May 9, 2013
Pink unicorns and pastel bling: Maureen Johnson calls out gendered covers
by Abigail Grace Murdy
When author Maureen Johnson tweeted on Tuesday, “I do wish I had a dime for every email I get that says, ‘Please put a non-girly cover on your book so I can read it. – signed, A Guy’,” she issued a follow-up challenge. “Also: PROJECT! Redesign covers by Literary Dudes. Imagine they have been reclassified as by and for women.” The “coverflip” responses that emerged are worth a gander.
Johnson discussed the problem of stereotypically “girly” packaging on The Huffington Post:
…If you are a female author, you are much more likely to get the package that suggests the book is of a lower perceived quality. Because it’s ‘girly,’ which is somehow inherently different and easier on the palate. A man and a woman can write books about the same subject matter, at the same level of quality, and that woman is simple more likely to get the soft-sell cover with the warm glow and the feeling of smooth jazz blowing off of it.
Let’s pretend ‘girly’ packaging does appeal to the vast majority of women. In that case, all books would look like this. Jonathan Franzen‘s Freedom really would feature a little heart on its cover. Despite those emails from wistful male readers in Johnson’s inbox, women are the ones buying and reading books. Women are the market for books, or at least for fiction.
Years ago, Ian McEwan proclaimed in The Guardian, “Reading groups, readings, breakdowns of book sales all tell the same story: when women stop reading, the novel will be dead.”

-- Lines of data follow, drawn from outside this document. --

### src/rtl/hs_capture.sv
module hs_capture #(
   parameter int NUM_CH = 16,
   parameter int TS_W   = 16,
   localparam int CH_W  = $clog2(NUM_CH)
) (
   input  logic              clk,
   input  logic              rst_n,
   input  logic [NUM_CH-1:0] rise,
   input  logic              acq_en,
   input  logic [TS_W-1:0]   now,
   input  logic              fifo_full,
   output logic              push,
   output logic [CH_W-1:0]   push_chan,
   output logic [TS_W-1:0]   push_time,
   output logic              drop
);
   logic [NUM_CH-1:0] pend_q;
   logic [NUM_CH-1:0] hit, clr, collide;
   logic [TS_W-1:0]   stamp_q [NUM_CH];
   logic              sel_valid;
   logic [CH_W-1:0]   sel_idx;

   always_comb begin
      sel_valid = |pend_q;
      sel_idx   = '0;
      for (int i = NUM_CH - 1; i >= 0; i--) begin
         if (pend_q[i]) sel_idx = CH_W'(i);
      end
   end

   assign push      = sel_valid & ~fifo_full;
   assign push_chan = sel_idx;
   assign push_time = stamp_q[sel_idx];

   for (genvar g = 0; g < NUM_CH; g++) begin : g_slot
      assign hit[g]     = rise[g] & acq_en;
      assign clr[g]     = sel_valid && (sel_idx == CH_W'(g));
      assign collide[g] = hit[g] & pend_q[g] & ~clr[g];

      always_ff @(posedge clk or negedge rst_n) begin
         if (!rst_n) begin
            pend_q[g]  <= 1'b0;
            stamp_q[g] <= '0;
         end else begin
            pend_q[g] <= (pend_q[g] & ~clr[g]) | hit[g];
            if (hit[g] && !collide[g]) stamp_q[g] <= now;
         end
      end
   end

   assign drop = (sel_valid & fifo_full) | (|collide);
endmodule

Why do men get the serious covers? Why do they escape the “girly” treatment? Not just because society takes men more seriously or because men won’t read books with fluffy covers—though that’s part of it. Rather, women don’t give a fuck about “girly” covers. We don’t pick up a book because pink unicorns frolic on the front. If we did, I promise you: even Philip Roth novels would feature some pastel bling.
Abigail Grace Murdy is a former Melville House intern.